--- LISTED ENTRIES Enclosed Below ---

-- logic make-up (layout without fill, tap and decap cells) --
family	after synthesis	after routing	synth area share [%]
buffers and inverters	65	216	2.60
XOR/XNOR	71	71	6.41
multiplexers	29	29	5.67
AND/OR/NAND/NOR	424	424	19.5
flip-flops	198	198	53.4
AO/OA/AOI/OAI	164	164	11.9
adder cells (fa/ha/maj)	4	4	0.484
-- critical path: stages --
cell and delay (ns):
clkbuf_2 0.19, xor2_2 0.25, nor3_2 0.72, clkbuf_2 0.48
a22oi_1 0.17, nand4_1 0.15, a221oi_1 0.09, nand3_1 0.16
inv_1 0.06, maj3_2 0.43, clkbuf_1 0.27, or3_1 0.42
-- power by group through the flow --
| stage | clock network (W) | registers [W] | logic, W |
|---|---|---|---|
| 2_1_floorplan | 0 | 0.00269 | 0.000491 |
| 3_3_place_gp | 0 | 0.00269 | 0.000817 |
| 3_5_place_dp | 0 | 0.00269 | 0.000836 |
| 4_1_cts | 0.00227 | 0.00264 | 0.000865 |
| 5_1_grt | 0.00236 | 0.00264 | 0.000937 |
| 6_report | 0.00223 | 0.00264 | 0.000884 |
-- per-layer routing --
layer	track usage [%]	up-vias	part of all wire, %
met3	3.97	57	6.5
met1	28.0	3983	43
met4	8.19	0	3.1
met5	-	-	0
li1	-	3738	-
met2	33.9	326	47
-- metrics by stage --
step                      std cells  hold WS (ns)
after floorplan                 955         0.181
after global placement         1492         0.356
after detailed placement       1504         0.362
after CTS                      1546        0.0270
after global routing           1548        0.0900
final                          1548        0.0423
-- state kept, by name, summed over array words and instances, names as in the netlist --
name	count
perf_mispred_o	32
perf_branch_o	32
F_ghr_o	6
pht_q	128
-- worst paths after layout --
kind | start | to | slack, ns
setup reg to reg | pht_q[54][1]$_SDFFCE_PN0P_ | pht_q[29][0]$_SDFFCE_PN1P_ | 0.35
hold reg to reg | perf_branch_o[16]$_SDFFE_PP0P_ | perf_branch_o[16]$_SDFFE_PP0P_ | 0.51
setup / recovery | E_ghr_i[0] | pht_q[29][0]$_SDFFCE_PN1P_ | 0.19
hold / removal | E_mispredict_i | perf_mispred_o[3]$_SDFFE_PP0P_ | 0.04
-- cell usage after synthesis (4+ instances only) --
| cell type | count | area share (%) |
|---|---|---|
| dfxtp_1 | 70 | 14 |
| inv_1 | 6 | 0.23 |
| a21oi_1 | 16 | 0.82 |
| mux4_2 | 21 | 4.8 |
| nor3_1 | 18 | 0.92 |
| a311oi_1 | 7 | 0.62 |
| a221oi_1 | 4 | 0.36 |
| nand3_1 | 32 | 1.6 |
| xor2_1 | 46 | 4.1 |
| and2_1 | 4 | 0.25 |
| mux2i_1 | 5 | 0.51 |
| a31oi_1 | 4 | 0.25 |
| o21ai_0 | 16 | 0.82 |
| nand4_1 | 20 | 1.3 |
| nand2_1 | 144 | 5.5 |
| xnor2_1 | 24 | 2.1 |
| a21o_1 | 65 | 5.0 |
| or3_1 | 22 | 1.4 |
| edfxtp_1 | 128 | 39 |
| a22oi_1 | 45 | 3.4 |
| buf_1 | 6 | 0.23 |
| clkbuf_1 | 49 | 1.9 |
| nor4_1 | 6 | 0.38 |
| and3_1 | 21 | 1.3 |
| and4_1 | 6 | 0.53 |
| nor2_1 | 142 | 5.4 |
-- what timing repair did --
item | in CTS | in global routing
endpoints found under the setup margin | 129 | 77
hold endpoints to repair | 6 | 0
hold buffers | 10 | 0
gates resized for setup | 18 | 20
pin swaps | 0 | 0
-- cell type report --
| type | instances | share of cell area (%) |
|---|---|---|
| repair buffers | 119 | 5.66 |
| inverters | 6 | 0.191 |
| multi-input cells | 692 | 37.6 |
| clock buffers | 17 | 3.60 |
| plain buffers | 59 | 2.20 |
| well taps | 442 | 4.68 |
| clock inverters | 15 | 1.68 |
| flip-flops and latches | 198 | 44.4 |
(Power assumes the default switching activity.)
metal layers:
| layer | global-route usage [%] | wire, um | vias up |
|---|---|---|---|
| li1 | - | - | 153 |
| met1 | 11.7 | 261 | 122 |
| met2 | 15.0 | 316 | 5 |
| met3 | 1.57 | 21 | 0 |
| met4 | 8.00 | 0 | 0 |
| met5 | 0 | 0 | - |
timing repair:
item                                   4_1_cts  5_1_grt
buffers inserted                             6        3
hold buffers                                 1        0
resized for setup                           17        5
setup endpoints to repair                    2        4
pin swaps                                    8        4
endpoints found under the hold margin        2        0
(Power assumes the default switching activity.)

--- End of Enclosed LISTED ENTRIES ---

WHAT THIS TASK INVOLVES:
The output is every entry, printed exactly as it reads.

TASK ANSWER:
-- logic make-up (layout without fill, tap and decap cells) --
family	after synthesis	after routing	synth area share [%]
buffers and inverters	65	216	2.60
XOR/XNOR	71	71	6.41
multiplexers	29	29	5.67
AND/OR/NAND/NOR	424	424	19.5
flip-flops	198	198	53.4
AO/OA/AOI/OAI	164	164	11.9
adder cells (fa/ha/maj)	4	4	0.484
-- critical path: stages --
cell and delay (ns):
clkbuf_2 0.19, xor2_2 0.25, nor3_2 0.72, clkbuf_2 0.48
a22oi_1 0.17, nand4_1 0.15, a221oi_1 0.09, nand3_1 0.16
inv_1 0.06, maj3_2 0.43, clkbuf_1 0.27, or3_1 0.42
-- power by group through the flow --
| stage | clock network (W) | registers [W] | logic, W |
|---|---|---|---|
| 2_1_floorplan | 0 | 0.00269 | 0.000491 |
| 3_3_place_gp | 0 | 0.00269 | 0.000817 |
| 3_5_place_dp | 0 | 0.00269 | 0.000836 |
| 4_1_cts | 0.00227 | 0.00264 | 0.000865 |
| 5_1_grt | 0.00236 | 0.00264 | 0.000937 |
| 6_report | 0.00223 | 0.00264 | 0.000884 |
-- per-layer routing --
layer	track usage [%]	up-vias	part of all wire, %
met3	3.97	57	6.5
met1	28.0	3983	43
met4	8.19	0	3.1
met5	-	-	0
li1	-	3738	-
met2	33.9	326	47
-- metrics by stage --
step                      std cells  hold WS (ns)
after floorplan                 955         0.181
after global placement         1492         0.356
after detailed placement       1504         0.362
after CTS                      1546        0.0270
after global routing           1548        0.0900
final                          1548        0.0423
-- state kept, by name, summed over array words and instances, names as in the netlist --
name	count
perf_mispred_o	32
perf_branch_o	32
F_ghr_o	6
pht_q	128
-- worst paths after layout --
kind | start | to | slack, ns
setup reg to reg | pht_q[54][1]$_SDFFCE_PN0P_ | pht_q[29][0]$_SDFFCE_PN1P_ | 0.35
hold reg to reg | perf_branch_o[16]$_SDFFE_PP0P_ | perf_branch_o[16]$_SDFFE_PP0P_ | 0.51
setup / recovery | E_ghr_i[0] | pht_q[29][0]$_SDFFCE_PN1P_ | 0.19
hold / removal | E_mispredict_i | perf_mispred_o[3]$_SDFFE_PP0P_ | 0.04
-- cell usage after synthesis (4+ instances only) --
| cell type | count | area share (%) |
|---|---|---|
| dfxtp_1 | 70 | 14 |
| inv_1 | 6 | 0.23 |
| a21oi_1 | 16 | 0.82 |
| mux4_2 | 21 | 4.8 |
| nor3_1 | 18 | 0.92 |
| a311oi_1 | 7 | 0.62 |
| a221oi_1 | 4 | 0.36 |
| nand3_1 | 32 | 1.6 |
| xor2_1 | 46 | 4.1 |
| and2_1 | 4 | 0.25 |
| mux2i_1 | 5 | 0.51 |
| a31oi_1 | 4 | 0.25 |
| o21ai_0 | 16 | 0.82 |
| nand4_1 | 20 | 1.3 |
| nand2_1 | 144 | 5.5 |
| xnor2_1 | 24 | 2.1 |
| a21o_1 | 65 | 5.0 |
| or3_1 | 22 | 1.4 |
| edfxtp_1 | 128 | 39 |
| a22oi_1 | 45 | 3.4 |
| buf_1 | 6 | 0.23 |
| clkbuf_1 | 49 | 1.9 |
| nor4_1 | 6 | 0.38 |
| and3_1 | 21 | 1.3 |
| and4_1 | 6 | 0.53 |
| nor2_1 | 142 | 5.4 |
-- what timing repair did --
item | in CTS | in global routing
endpoints found under the setup margin | 129 | 77
hold endpoints to repair | 6 | 0
hold buffers | 10 | 0
gates resized for setup | 18 | 20
pin swaps | 0 | 0
-- cell type report --
| type | instances | share of cell area (%) |
|---|---|---|
| repair buffers | 119 | 5.66 |
| inverters | 6 | 0.191 |
| multi-input cells | 692 | 37.6 |
| clock buffers | 17 | 3.60 |
| plain buffers | 59 | 2.20 |
| well taps | 442 | 4.68 |
| clock inverters | 15 | 1.68 |
| flip-flops and latches | 198 | 44.4 |
(Power assumes the default switching activity.)
metal layers:
| layer | global-route usage [%] | wire, um | vias up |
|---|---|---|---|
| li1 | - | - | 153 |
| met1 | 11.7 | 261 | 122 |
| met2 | 15.0 | 316 | 5 |
| met3 | 1.57 | 21 | 0 |
| met4 | 8.00 | 0 | 0 |
| met5 | 0 | 0 | - |
timing repair:
item                                   4_1_cts  5_1_grt
buffers inserted                             6        3
hold buffers                                 1        0
resized for setup                           17        5
setup endpoints to repair                    2        4
pin swaps                                    8        4
endpoints found under the hold margin        2        0
(Power assumes the default switching activity.)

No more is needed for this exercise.